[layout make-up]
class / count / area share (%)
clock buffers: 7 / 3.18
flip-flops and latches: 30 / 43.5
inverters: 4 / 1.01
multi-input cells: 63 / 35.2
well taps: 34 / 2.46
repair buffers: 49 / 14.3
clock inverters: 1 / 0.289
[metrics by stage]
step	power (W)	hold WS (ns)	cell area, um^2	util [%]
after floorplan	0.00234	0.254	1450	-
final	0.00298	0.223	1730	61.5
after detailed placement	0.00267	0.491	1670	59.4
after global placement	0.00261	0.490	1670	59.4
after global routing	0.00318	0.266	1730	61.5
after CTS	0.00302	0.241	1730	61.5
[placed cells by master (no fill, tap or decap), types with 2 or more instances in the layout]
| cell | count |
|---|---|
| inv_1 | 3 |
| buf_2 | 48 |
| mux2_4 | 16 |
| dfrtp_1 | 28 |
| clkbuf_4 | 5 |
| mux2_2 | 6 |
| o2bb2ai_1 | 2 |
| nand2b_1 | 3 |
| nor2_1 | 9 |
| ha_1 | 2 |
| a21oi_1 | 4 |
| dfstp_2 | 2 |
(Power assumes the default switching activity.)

Your objective: Copy each line above that contains the string "buffers".

Expected answer:
clock buffers: 7 / 3.18
repair buffers: 49 / 14.3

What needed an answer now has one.